* **The task**
Select, from the material below, each line with "assign" in it.

* **Records for the task**
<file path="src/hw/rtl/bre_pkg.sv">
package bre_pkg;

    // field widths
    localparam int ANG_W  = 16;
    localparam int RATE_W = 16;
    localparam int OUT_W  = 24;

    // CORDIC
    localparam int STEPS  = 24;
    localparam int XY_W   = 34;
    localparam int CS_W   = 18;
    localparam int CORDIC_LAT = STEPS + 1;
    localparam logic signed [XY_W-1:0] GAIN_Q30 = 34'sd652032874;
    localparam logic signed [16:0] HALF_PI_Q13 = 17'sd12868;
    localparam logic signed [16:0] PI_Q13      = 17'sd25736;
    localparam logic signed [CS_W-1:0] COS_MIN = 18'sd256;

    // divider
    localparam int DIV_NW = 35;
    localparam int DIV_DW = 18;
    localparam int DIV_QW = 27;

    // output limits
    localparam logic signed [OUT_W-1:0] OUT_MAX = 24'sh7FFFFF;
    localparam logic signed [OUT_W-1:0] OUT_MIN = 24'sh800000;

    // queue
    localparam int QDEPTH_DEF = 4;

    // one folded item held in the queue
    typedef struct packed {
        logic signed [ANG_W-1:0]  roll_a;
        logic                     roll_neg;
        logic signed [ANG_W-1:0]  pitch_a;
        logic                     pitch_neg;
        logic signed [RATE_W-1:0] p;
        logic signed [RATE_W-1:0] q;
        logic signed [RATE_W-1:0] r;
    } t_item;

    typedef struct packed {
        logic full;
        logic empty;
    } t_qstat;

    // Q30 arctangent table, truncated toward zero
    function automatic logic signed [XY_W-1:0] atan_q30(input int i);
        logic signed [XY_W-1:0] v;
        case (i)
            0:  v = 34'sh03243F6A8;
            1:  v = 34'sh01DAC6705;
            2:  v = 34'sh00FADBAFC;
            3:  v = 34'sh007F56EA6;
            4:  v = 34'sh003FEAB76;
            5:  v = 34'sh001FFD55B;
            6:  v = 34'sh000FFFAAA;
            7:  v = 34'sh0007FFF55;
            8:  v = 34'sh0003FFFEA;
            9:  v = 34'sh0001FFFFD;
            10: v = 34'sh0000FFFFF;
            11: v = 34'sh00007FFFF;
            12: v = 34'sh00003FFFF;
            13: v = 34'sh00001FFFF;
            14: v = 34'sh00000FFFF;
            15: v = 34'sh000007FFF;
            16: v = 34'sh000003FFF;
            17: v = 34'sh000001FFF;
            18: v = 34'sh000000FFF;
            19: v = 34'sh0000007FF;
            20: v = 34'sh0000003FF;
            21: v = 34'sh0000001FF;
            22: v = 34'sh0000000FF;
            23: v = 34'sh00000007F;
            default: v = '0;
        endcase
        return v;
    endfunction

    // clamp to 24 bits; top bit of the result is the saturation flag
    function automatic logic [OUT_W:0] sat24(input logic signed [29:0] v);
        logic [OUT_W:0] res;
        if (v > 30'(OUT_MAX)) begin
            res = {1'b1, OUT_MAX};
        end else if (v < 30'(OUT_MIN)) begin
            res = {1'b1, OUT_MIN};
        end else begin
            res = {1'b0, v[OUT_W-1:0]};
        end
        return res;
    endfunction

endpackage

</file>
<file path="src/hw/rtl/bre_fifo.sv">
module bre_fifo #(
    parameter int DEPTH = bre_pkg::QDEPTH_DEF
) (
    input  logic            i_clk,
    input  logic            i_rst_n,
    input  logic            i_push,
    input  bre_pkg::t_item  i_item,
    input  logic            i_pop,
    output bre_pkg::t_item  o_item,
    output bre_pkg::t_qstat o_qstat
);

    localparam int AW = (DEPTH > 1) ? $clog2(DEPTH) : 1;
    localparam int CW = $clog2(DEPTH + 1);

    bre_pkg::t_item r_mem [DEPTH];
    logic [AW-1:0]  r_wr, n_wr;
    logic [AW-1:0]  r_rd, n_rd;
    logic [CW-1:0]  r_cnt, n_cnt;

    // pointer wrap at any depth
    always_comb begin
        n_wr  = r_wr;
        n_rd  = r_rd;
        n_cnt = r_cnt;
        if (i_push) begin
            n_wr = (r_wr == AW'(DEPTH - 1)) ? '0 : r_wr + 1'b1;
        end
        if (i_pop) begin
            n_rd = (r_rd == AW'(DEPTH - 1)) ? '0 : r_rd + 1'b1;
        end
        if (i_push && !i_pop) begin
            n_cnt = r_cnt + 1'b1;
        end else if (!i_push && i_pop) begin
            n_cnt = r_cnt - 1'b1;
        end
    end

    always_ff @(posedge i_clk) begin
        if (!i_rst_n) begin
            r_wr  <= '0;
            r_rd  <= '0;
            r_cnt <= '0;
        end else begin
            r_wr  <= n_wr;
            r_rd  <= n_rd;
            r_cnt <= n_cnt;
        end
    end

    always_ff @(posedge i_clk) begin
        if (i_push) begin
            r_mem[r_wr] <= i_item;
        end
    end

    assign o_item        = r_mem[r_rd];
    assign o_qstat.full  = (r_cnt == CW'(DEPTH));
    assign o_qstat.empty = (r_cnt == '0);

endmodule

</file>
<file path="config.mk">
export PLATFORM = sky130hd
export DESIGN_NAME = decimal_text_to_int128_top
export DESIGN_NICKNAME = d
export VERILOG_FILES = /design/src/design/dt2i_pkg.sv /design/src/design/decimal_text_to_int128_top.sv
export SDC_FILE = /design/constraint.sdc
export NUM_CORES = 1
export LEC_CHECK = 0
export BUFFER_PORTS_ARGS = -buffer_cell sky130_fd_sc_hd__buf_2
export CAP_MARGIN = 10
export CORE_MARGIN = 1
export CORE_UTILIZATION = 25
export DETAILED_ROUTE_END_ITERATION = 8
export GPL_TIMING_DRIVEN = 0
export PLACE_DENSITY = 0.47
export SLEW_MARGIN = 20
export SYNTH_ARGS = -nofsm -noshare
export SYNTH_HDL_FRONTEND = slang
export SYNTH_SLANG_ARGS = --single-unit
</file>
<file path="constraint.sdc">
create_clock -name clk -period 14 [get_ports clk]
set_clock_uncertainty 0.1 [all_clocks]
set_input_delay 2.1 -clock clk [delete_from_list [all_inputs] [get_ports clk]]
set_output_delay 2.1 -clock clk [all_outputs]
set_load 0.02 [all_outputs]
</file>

* **Task response**
    assign o_item        = r_mem[r_rd];
    assign o_qstat.full  = (r_cnt == CW'(DEPTH));
    assign o_qstat.empty = (r_cnt == '0);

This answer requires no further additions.